## DESCRIPTION OF THE TASK
Locate the word "total" in the data below, then copy every line that holds it.

## PROVIDED MATERIAL

BEGIN

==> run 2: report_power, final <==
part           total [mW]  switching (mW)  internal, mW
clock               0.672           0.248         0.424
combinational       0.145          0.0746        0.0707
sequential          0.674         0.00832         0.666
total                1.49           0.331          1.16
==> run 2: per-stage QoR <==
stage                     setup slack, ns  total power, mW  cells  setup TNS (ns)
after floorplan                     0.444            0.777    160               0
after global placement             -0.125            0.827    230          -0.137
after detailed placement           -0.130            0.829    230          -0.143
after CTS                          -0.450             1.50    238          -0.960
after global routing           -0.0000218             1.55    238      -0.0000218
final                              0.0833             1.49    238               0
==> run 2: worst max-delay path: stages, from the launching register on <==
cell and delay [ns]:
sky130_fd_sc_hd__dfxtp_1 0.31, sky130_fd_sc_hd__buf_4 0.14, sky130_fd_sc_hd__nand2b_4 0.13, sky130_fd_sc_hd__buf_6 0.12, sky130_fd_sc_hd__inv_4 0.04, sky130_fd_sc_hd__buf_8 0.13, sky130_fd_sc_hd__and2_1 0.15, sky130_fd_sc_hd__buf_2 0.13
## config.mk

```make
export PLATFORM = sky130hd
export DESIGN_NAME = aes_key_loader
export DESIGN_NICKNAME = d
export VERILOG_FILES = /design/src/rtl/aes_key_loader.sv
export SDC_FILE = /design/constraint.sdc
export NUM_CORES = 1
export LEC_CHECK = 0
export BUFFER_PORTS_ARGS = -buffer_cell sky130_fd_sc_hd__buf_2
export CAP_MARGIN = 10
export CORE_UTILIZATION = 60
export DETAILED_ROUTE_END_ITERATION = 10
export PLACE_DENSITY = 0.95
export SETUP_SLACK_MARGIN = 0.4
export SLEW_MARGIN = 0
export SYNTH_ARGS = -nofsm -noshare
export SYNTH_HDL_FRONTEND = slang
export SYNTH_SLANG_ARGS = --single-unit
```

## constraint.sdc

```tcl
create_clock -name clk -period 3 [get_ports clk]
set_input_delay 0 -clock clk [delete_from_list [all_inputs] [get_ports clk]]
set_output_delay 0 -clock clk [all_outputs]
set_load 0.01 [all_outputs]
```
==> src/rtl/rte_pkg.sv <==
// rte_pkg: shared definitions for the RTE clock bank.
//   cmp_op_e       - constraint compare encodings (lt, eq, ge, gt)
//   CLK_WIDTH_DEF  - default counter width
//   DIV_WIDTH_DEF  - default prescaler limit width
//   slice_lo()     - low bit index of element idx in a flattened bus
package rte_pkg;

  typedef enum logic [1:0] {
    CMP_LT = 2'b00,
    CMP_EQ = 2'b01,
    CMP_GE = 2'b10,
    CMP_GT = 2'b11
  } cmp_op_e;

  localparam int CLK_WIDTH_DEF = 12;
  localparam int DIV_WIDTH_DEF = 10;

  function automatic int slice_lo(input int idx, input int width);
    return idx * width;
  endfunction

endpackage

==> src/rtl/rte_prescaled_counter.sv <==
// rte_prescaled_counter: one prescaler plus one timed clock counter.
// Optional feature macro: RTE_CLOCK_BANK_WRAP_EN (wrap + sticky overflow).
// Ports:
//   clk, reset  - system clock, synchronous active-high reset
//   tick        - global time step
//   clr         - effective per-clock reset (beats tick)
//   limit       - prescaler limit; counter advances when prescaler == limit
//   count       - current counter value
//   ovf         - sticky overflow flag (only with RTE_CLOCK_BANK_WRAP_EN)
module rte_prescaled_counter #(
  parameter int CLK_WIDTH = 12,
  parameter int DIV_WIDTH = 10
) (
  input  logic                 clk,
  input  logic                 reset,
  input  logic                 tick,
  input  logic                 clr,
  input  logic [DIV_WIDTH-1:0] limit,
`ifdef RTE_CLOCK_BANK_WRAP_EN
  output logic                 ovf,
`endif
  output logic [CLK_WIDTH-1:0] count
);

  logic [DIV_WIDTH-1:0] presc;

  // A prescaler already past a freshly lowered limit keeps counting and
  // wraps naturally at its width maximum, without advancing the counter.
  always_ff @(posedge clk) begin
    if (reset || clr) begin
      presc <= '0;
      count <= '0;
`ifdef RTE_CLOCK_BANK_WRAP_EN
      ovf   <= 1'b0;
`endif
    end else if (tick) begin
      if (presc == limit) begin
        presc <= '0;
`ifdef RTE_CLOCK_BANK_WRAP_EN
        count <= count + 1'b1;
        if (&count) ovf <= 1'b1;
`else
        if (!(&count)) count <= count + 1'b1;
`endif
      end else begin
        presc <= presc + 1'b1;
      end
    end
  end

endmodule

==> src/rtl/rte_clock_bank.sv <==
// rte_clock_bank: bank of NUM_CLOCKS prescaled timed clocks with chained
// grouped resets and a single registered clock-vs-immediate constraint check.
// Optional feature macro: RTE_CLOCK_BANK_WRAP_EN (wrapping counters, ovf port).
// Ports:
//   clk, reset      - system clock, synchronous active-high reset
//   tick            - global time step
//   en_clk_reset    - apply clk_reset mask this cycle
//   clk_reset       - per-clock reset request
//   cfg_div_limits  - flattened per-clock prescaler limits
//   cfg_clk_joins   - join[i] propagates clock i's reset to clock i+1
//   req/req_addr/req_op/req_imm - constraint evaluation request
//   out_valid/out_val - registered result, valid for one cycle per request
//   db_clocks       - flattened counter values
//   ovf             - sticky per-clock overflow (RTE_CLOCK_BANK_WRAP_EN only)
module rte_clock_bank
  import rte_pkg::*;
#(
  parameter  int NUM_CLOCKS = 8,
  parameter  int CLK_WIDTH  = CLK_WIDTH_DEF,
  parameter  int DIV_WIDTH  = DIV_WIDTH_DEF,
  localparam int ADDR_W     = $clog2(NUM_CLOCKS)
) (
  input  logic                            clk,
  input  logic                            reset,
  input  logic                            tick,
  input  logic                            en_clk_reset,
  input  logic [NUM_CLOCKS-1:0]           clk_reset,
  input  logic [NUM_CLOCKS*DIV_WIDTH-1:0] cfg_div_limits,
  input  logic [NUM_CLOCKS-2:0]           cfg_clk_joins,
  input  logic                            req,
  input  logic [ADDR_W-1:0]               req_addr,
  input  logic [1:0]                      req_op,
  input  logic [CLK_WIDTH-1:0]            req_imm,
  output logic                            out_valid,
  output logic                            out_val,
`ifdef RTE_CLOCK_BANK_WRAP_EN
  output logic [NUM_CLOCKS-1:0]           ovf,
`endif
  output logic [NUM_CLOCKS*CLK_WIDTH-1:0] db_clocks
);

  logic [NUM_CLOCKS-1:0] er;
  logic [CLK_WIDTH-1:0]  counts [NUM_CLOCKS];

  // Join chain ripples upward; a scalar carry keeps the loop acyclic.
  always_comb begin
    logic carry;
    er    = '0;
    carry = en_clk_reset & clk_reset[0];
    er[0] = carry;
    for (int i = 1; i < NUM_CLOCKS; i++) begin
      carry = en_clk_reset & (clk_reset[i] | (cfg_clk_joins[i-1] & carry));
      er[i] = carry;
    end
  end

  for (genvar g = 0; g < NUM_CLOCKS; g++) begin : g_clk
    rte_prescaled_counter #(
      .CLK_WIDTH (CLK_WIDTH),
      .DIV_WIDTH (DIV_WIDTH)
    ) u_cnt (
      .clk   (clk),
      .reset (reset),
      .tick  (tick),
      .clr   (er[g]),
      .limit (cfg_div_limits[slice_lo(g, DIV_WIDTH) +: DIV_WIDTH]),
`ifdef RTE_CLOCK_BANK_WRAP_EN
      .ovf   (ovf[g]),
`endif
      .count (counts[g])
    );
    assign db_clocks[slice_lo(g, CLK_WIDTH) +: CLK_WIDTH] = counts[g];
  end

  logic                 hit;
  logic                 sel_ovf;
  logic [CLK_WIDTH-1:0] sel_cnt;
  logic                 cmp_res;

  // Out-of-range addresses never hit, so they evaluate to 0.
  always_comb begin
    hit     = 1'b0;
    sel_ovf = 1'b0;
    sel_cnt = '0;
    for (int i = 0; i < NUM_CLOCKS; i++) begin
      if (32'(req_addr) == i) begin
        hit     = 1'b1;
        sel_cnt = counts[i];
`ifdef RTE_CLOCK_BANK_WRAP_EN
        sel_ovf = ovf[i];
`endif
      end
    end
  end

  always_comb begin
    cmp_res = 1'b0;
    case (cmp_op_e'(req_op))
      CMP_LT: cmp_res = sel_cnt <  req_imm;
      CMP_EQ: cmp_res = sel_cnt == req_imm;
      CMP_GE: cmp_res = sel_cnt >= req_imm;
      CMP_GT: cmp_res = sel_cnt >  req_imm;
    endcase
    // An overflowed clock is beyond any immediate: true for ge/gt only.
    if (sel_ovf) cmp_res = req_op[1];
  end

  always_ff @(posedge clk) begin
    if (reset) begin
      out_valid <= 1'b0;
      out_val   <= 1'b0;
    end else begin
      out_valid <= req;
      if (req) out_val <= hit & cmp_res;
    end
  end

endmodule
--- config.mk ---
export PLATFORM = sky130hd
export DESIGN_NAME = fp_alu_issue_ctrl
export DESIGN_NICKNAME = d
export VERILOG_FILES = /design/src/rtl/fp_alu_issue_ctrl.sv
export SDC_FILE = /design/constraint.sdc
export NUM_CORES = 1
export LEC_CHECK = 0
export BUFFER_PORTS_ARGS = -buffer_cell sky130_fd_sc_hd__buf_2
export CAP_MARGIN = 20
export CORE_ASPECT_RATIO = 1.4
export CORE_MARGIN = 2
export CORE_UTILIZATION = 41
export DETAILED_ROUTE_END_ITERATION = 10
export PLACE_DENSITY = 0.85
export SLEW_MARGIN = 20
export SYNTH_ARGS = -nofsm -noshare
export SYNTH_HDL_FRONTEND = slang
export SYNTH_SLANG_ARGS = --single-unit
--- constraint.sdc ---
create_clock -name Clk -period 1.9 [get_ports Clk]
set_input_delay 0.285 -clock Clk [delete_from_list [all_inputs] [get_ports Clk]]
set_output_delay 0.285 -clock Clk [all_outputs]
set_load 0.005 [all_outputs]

END

## RESULT OF THIS EXERCISE
part           total [mW]  switching (mW)  internal, mW
total                1.49           0.331          1.16
stage                     setup slack, ns  total power, mW  cells  setup TNS (ns)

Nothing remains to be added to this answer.